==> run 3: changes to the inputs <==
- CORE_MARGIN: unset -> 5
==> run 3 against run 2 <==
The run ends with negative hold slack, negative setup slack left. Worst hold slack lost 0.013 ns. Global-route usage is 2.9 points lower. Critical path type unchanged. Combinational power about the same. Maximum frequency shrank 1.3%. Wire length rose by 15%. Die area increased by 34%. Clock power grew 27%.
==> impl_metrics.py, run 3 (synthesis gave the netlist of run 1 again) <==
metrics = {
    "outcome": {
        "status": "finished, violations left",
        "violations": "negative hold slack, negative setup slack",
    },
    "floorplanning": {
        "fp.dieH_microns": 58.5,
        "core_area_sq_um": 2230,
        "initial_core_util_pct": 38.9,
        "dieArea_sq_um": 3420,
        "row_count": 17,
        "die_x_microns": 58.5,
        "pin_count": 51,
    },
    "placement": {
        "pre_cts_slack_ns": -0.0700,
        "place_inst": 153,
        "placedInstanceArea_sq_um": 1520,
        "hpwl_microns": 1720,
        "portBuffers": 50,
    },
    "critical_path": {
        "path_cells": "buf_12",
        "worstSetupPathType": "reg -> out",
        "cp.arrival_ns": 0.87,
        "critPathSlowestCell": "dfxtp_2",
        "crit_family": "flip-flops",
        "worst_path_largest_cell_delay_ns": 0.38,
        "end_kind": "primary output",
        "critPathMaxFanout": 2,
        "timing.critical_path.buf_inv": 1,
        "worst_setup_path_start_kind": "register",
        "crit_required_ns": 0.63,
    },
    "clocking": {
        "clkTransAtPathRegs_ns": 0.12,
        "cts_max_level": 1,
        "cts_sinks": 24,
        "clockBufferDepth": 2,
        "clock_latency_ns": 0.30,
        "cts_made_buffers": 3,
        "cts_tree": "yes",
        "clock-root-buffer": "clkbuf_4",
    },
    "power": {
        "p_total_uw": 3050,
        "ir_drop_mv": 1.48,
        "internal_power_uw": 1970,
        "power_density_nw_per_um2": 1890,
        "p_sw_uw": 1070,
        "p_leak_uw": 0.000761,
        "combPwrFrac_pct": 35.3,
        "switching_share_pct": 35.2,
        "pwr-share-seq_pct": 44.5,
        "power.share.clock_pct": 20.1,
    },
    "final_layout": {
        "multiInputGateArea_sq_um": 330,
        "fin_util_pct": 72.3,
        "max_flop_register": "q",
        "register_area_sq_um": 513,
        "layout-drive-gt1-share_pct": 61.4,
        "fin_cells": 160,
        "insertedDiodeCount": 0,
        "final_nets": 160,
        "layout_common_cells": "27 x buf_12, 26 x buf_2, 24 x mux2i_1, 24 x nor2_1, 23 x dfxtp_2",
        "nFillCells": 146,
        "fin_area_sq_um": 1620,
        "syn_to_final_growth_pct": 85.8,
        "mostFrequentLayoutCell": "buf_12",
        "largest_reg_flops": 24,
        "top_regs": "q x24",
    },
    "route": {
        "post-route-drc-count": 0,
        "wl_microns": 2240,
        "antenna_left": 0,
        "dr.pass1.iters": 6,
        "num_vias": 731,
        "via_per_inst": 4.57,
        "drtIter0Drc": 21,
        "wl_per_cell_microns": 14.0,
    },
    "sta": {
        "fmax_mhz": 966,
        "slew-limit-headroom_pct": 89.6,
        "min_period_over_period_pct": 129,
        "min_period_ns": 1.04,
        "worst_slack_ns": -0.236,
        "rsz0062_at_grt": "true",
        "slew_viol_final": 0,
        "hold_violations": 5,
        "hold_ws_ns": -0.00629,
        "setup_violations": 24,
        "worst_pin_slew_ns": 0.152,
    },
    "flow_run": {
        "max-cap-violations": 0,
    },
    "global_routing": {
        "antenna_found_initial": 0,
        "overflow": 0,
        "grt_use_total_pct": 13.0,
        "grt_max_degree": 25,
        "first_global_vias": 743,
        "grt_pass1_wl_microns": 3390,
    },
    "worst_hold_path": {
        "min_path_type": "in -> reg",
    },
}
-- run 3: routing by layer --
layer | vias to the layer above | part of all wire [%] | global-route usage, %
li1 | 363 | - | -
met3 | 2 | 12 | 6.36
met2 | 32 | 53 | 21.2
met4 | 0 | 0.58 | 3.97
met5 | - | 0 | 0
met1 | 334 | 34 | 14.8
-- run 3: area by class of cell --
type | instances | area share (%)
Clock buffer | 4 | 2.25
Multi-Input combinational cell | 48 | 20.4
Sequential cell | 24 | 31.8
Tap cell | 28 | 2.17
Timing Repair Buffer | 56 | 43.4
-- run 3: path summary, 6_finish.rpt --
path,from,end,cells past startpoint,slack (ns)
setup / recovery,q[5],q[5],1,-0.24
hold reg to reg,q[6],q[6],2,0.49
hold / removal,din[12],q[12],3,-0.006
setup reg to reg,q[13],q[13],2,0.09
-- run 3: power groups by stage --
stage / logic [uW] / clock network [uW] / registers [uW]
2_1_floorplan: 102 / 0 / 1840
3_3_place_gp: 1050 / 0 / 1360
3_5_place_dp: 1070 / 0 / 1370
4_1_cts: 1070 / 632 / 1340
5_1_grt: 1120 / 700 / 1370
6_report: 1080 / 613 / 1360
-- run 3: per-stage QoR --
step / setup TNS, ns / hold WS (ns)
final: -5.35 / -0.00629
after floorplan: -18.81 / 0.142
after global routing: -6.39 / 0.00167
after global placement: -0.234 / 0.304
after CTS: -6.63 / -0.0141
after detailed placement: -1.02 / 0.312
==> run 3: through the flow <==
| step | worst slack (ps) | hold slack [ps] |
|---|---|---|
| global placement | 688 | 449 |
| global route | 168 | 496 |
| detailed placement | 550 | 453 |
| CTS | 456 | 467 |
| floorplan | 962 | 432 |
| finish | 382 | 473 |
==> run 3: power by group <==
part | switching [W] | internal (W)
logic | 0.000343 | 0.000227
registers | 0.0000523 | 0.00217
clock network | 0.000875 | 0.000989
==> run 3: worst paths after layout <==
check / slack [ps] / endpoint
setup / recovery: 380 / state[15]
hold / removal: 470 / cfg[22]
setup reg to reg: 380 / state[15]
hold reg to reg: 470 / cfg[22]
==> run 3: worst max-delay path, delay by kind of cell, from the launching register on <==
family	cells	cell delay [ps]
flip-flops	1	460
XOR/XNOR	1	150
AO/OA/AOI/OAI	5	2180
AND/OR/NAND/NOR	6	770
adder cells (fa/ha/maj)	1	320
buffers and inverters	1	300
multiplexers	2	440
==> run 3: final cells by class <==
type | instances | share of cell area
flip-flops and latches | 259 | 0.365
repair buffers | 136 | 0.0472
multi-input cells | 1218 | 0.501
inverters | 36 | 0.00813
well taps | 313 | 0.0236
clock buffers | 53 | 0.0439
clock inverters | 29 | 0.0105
<file path="config.mk">
export PLATFORM = sky130hd
export DESIGN_NAME = upstream_link_selector_table_flat
export DESIGN_NICKNAME = d
export VERILOG_FILES = /design/src/rtl/core/ulst_pkg.sv /design/src/rtl/core/ulst_ifs.sv /design/src/rtl/core/ulst_entry_ram.sv /design/src/rtl/core/upstream_link_selector_table.sv /design/src/flat_wrapper.sv
export SDC_FILE = /design/constraint.sdc
export NUM_CORES = 1
export LEC_CHECK = 0
export BUFFER_PORTS_ARGS = -buffer_cell sky130_fd_sc_hd__clkbuf_2
export CAP_MARGIN = 10
export CELL_PAD_IN_SITES_DETAIL_PLACEMENT = 0
export CELL_PAD_IN_SITES_GLOBAL_PLACEMENT = 2
export CORE_ASPECT_RATIO = 1.5
export CORE_MARGIN = 2
export CORE_UTILIZATION = 41
export CTS_BUF_LIST = sky130_fd_sc_hd__clkbuf_8
export CTS_CLUSTER_DIAMETER = 80
export DETAILED_ROUTE_END_ITERATION = 8
export GPL_TIMING_DRIVEN = 0
export PLACE_DENSITY = 0.88
export REMOVE_ABC_BUFFERS = 1
export SETUP_SLACK_MARGIN = 0.05
export SLEW_MARGIN = 15
export SYNTH_ARGS = -nofsm -noshare
export SYNTH_HDL_FRONTEND = slang
export SYNTH_SLANG_ARGS = --single-unit
</file>
<file path="constraint.sdc">
create_clock -name clk -period 3.4 [get_ports clk]
set_input_delay 0.51 -clock clk [delete_from_list [all_inputs] [get_ports clk]]
set_output_delay 0.51 -clock clk [all_outputs]
set_load 0.005 [all_outputs]
</file>
==> config.mk <==
export PLATFORM = sky130hd
export DESIGN_NAME = radix_integer_to_ascii_top
export DESIGN_NICKNAME = d
export VERILOG_FILES = /design/src/rtl/rit_pkg.sv /design/src/rtl/rit_div.sv /design/src/rtl/rit_store.sv /design/src/rtl/radix_integer_to_ascii_top.sv
export VERILOG_INCLUDE_DIRS = /design/src /design/src/rtl
export SDC_FILE = /design/constraint.sdc
export NUM_CORES = 1
export LEC_CHECK = 0
export ABC_AREA = 1
export BUFFER_PORTS_ARGS = -buffer_cell sky130_fd_sc_hd__buf_2
export CORE_MARGIN = 5
export CORE_UTILIZATION = 55
export CTS_CLUSTER_DIAMETER = 50
export CTS_CLUSTER_SIZE = 8
export DETAILED_ROUTE_END_ITERATION = 10
export GPL_ROUTABILITY_DRIVEN = 0
export PLACE_DENSITY_LB_ADDON = 0.15
export SYNTH_ARGS = -nofsm -noshare
export SYNTH_HDL_FRONTEND = slang
export SYNTH_SLANG_ARGS = --single-unit
==> constraint.sdc <==
create_clock -name clk -period 2.2 [get_ports clk]
set_clock_uncertainty 0.15 [all_clocks]
set_input_delay 0.11 -clock clk [delete_from_list [all_inputs] [get_ports clk]]
set_output_delay 0.11 -clock clk [all_outputs]
set_load 0.03 [all_outputs]
==> src/rtl/radix_integer_to_ascii_top_defines.svh <==
// Assertion macros shared by the radix integer to ASCII converter.
`ifndef RADIX_INTEGER_TO_ASCII_TOP_DEFINES_SVH
`define RADIX_INTEGER_TO_ASCII_TOP_DEFINES_SVH

`ifndef SYNTHESIS
`define RIT_ASSERT(lbl, clk_s, rstn_s, prop, msg) \
	lbl: assert property (@(posedge clk_s) disable iff (!rstn_s) (prop)) else $error(msg);
`define RIT_ASSERT_NEXT(lbl, clk_s, rstn_s, ante, cons, msg) \
	lbl: assert property (@(posedge clk_s) disable iff (!rstn_s) (ante) |=> (cons)) \
		else $error(msg);
`else
`define RIT_ASSERT(lbl, clk_s, rstn_s, prop, msg)
`define RIT_ASSERT_NEXT(lbl, clk_s, rstn_s, ante, cons, msg)
`endif

`endif

==> src/rtl/rit_pkg.sv <==
// Shared types, constants and helper functions of the radix integer to ASCII converter.
package rit_pkg;

	localparam int VALUE_BITS_DEF = 32;
	localparam int DIGIT_SLOTS_DEF = 32;
	localparam int RADIX_W = 5;
	localparam int DIGIT_W = 4;
	localparam int CHAR_W = 7;

	localparam logic [RADIX_W-1:0] RADIX_RESET = 5'd10;
	localparam logic [RADIX_W-1:0] RADIX_MIN = 5'd2;
	localparam logic [RADIX_W-1:0] RADIX_MAX = 5'd16;
	localparam logic [DIGIT_W-1:0] DEC_LIMIT = 4'd10;
	localparam logic [CHAR_W-1:0] ASCII_ZERO = 7'h30;
	localparam logic [CHAR_W-1:0] ASCII_A = 7'h41;

	typedef struct packed {
		logic load;
		logic start;
		logic step;
	} div_ctl_t;

	typedef struct packed {
		logic we;
		logic re;
		logic load;
		logic last;
	} store_ctl_t;

	function automatic logic [RADIX_W-1:0] radix_clamp(input logic [RADIX_W-1:0] r);
		logic [RADIX_W-1:0] res;
		res = r;
		if (r < RADIX_MIN) begin
			res = RADIX_MIN;
		end else if (r > RADIX_MAX) begin
			res = RADIX_MAX;
		end
		return res;
	endfunction

	function automatic logic [CHAR_W-1:0] digit_to_ascii(input logic [DIGIT_W-1:0] d);
		logic [CHAR_W-1:0] res;
		if (d < DEC_LIMIT) begin
			res = ASCII_ZERO + CHAR_W'(d);
		end else begin
			res = ASCII_A + CHAR_W'(d - DEC_LIMIT);
		end
		return res;
	endfunction

endpackage

==> src/rtl/rit_div.sv <==
// Bit-serial restoring divider that yields one digit of the value per pass.
module rit_div #(
	parameter int VALUE_BITS = rit_pkg::VALUE_BITS_DEF
) (
	input  logic                          clk,
	input  rit_pkg::div_ctl_t             ctl,
	input  logic [VALUE_BITS-1:0]         value,
	input  logic [rit_pkg::RADIX_W-1:0]   radix,
	output logic [rit_pkg::DIGIT_W-1:0]   rem,
	output logic                          nz
);
	import rit_pkg::*;

	logic [VALUE_BITS-1:0] q_q;
	logic [DIGIT_W-1:0]    rem_q;
	logic                  nz_q;
	logic [RADIX_W-1:0]    partial;
	logic [RADIX_W-1:0]    diff;
	logic                  ge;

	assign partial = {rem_q, q_q[VALUE_BITS-1]};
	assign diff    = partial - radix;
	assign ge      = (partial >= radix);

	always_ff @(posedge clk) begin
		if (ctl.load) begin
			q_q   <= value;
			rem_q <= '0;
			nz_q  <= 1'b0;
		end else if (ctl.start) begin
			rem_q <= '0;
			nz_q  <= 1'b0;
		end else if (ctl.step) begin
			q_q   <= {q_q[VALUE_BITS-2:0], ge};
			rem_q <= ge ? diff[DIGIT_W-1:0] : partial[DIGIT_W-1:0];
			nz_q  <= nz_q | ge;
		end
	end

	assign rem = rem_q;
	assign nz  = nz_q;

endmodule

==> src/rtl/rit_store.sv <==
// Digit store memory and registered character output stage.
module rit_store #(
	parameter int DIGIT_SLOTS = rit_pkg::DIGIT_SLOTS_DEF
) (
	input  logic                              clk,
	input  logic                              arst_n,
	input  rit_pkg::store_ctl_t               ctl,
	input  logic [$clog2(DIGIT_SLOTS)-1:0]    waddr,
	input  logic [rit_pkg::DIGIT_W-1:0]       wdata,
	input  logic [$clog2(DIGIT_SLOTS)-1:0]    raddr,
	output logic                              out_valid,
	input  logic                              out_stall,
	output logic [rit_pkg::CHAR_W-1:0]        digit_char,
	output logic                              last_digit
);
	import rit_pkg::*;

	logic [DIGIT_W-1:0] mem [DIGIT_SLOTS];
	logic [DIGIT_W-1:0] rdata_q;
	logic [CHAR_W-1:0]  char_q;
	logic               last_q;
	logic               valid_q;

	always_ff @(posedge clk) begin
		if (ctl.we) begin
			mem[waddr] <= wdata;
		end
		if (ctl.re) begin
			rdata_q <= mem[raddr];
		end
		if (ctl.load) begin
			char_q <= digit_to_ascii(rdata_q);
			last_q <= ctl.last;
		end
	end

	always_ff @(posedge clk or negedge arst_n) begin
		if (!arst_n) begin
			valid_q <= 1'b0;
		end else if (ctl.load) begin
			valid_q <= 1'b1;
		end else if (!out_stall) begin
			valid_q <= 1'b0;
		end
	end

	assign out_valid  = valid_q;
	assign digit_char = char_q;
	assign last_digit = last_q;

endmodule

==> src/rtl/radix_integer_to_ascii_top.sv <==
// Each digit is divided out bit-serially over all VALUE_BITS bits of the value and then
// written to the digit store; each character is then read back from the store and loaded
// into the output register, and the load waits while the output is stalled. The next
// request is taken once the last character is in the output register. Reset clears
// control state and the digit count and sets the radix to ten; the digit store is not
// cleared.
`include "radix_integer_to_ascii_top_defines.svh"

module radix_integer_to_ascii_top #(
	parameter int VALUE_BITS  = rit_pkg::VALUE_BITS_DEF,
	parameter int DIGIT_SLOTS = rit_pkg::DIGIT_SLOTS_DEF
) (
	input  logic                            clk,
	input  logic                            arst_n,
	input  logic                            cfg_wr_en,
	input  logic [rit_pkg::RADIX_W-1:0]     cfg_wr_data,
	input  logic                            in_valid,
	output logic                            in_stall,
	input  logic [VALUE_BITS-1:0]           value,
	output logic                            out_valid,
	input  logic                            out_stall,
	output logic [rit_pkg::CHAR_W-1:0]      digit_char,
	output logic                            last_digit
);
	import rit_pkg::*;

	localparam int IDX_W = $clog2(DIGIT_SLOTS);
	localparam int CNT_W = $clog2(DIGIT_SLOTS + 1);
	localparam int BIT_W = $clog2(VALUE_BITS);
	localparam logic [BIT_W-1:0] BIT_LAST = BIT_W'(VALUE_BITS - 1);
	localparam logic [CNT_W-1:0] SLOTS_C = CNT_W'(DIGIT_SLOTS);

	localparam logic [2:0] ST_IDLE  = 3'd0;
	localparam logic [2:0] ST_DIV   = 3'd1;
	localparam logic [2:0] ST_STORE = 3'd2;
	localparam logic [2:0] ST_RD    = 3'd3;
	localparam logic [2:0] ST_LD    = 3'd4;

	logic [2:0]         state_q, state_d;
	logic [BIT_W-1:0]   bit_q, bit_d;
	logic [CNT_W-1:0]   n_q, n_d;
	logic [IDX_W-1:0]   ridx_q, ridx_d;
	logic [RADIX_W-1:0] radix_q;
	logic [RADIX_W-1:0] radix_eff;
	logic [DIGIT_W-1:0] div_rem;
	logic               div_nz;
	logic               accept;
	logic               out_free;
	div_ctl_t           div_ctl;
	store_ctl_t         st_ctl;

	assign radix_eff = radix_clamp(radix_q);
	assign out_free  = !out_valid || !out_stall;
	assign in_stall  = (state_q != ST_IDLE);
	assign accept    = in_valid && !in_stall;

	always_comb begin
		state_d = state_q;
		bit_d   = bit_q;
		n_d     = n_q;
		ridx_d  = ridx_q;
		div_ctl = '0;
		st_ctl  = '0;
		case (state_q)
			ST_IDLE: begin
				if (accept) begin
					div_ctl.load = 1'b1;
					bit_d        = '0;
					n_d          = '0;
					state_d      = ST_DIV;
				end
			end
			ST_DIV: begin
				div_ctl.step = 1'b1;
				bit_d        = bit_q + 1'b1;
				if (bit_q == BIT_LAST) begin
					state_d = ST_STORE;
				end
			end
			ST_STORE: begin
				st_ctl.we = 1'b1;
				n_d       = n_q + 1'b1;
				bit_d     = '0;
				if (!div_nz || (n_q + 1'b1) == SLOTS_C) begin
					ridx_d  = n_q[IDX_W-1:0];
					state_d = ST_RD;
				end else begin
					div_ctl.start = 1'b1;
					state_d       = ST_DIV;
				end
			end
			ST_RD: begin
				st_ctl.re = 1'b1;
				state_d   = ST_LD;
			end
			ST_LD: begin
				if (out_free) begin
					st_ctl.load = 1'b1;
					st_ctl.last = (ridx_q == '0);
					if (ridx_q == '0) begin
						state_d = ST_IDLE;
					end else begin
						ridx_d  = ridx_q - 1'b1;
						state_d = ST_RD;
					end
				end
			end
			default: begin
				state_d = ST_IDLE;
			end
		endcase
	end

	always_ff @(posedge clk or negedge arst_n) begin
		if (!arst_n) begin
			state_q <= ST_IDLE;
			bit_q   <= '0;
			n_q     <= '0;
			ridx_q  <= '0;
			radix_q <= RADIX_RESET;
		end else begin
			state_q <= state_d;
			bit_q   <= bit_d;
			n_q     <= n_d;
			ridx_q  <= ridx_d;
			if (cfg_wr_en) begin
				radix_q <= cfg_wr_data;
			end
		end
	end

	rit_div #(
		.VALUE_BITS(VALUE_BITS)
	) u_div (
		.clk   (clk),
		.ctl   (div_ctl),
		.value (value),
		.radix (radix_eff),
		.rem   (div_rem),
		.nz    (div_nz)
	);

	rit_store #(
		.DIGIT_SLOTS(DIGIT_SLOTS)
	) u_store (
		.clk        (clk),
		.arst_n     (arst_n),
		.ctl        (st_ctl),
		.waddr      (n_q[IDX_W-1:0]),
		.wdata      (div_rem),
		.raddr      (ridx_q),
		.out_valid  (out_valid),
		.out_stall  (out_stall),
		.digit_char (digit_char),
		.last_digit (last_digit)
	);

	`RIT_ASSERT_NEXT(a_accept_starts_div, clk, arst_n, accept, (state_q == ST_DIV) && (bit_q == '0), "request did not start a division")
	`RIT_ASSERT(a_count_bound, clk, arst_n, n_q <= SLOTS_C, "digit count exceeds the store depth")
	`RIT_ASSERT(a_no_overwrite, clk, arst_n, !st_ctl.load || !out_valid || !out_stall, "output register overwritten while stalled")
	`RIT_ASSERT_NEXT(a_last_ends, clk, arst_n, (state_q == ST_LD) && out_free && (ridx_q == '0), (state_q == ST_IDLE) && out_valid && last_digit, "final character not flagged")

endmodule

----------------------------------------

Work request:
Which of the lines above hold the string "layer"? Pick each of them out.

Answer to the exercise:
-- run 3: routing by layer --
layer | vias to the layer above | part of all wire [%] | global-route usage, %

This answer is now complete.